GIVEN ENTRIES –
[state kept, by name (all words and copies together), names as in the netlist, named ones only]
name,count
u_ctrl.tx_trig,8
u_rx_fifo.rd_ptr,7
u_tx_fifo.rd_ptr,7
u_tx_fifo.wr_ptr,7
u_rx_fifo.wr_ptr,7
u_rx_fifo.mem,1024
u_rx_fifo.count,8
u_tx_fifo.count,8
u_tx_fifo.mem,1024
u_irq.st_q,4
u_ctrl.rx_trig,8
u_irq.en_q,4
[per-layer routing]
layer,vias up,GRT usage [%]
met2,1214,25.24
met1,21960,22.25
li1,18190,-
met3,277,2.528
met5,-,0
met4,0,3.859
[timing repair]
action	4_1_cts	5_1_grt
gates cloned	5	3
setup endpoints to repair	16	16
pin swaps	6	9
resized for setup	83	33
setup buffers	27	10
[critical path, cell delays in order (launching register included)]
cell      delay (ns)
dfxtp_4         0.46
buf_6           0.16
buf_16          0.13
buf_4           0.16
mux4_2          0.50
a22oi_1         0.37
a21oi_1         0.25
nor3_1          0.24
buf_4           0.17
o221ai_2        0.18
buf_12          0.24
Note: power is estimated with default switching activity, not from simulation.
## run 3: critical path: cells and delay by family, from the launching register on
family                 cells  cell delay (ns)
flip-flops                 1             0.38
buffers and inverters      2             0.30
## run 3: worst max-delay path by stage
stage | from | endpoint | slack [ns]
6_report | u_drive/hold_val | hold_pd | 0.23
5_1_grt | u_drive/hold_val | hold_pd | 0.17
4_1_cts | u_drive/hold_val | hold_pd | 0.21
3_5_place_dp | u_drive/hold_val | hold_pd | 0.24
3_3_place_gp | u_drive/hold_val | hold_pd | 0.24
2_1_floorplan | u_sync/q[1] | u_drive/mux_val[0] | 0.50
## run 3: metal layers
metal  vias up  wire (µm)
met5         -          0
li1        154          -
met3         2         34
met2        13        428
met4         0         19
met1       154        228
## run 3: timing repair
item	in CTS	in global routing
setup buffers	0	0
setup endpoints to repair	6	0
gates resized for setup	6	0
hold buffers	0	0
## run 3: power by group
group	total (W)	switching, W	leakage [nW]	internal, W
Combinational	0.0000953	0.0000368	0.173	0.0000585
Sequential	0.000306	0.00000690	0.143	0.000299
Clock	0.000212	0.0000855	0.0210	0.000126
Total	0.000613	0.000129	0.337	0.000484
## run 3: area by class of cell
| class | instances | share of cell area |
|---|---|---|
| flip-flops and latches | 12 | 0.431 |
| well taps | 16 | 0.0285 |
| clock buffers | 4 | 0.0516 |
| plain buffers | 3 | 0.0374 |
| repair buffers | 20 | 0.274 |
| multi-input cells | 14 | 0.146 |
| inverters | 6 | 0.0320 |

WHAT TO DO –
Looking at the data, how many lines hold the string "class"? Reply with the number alone.

COMPLETED TASK –
2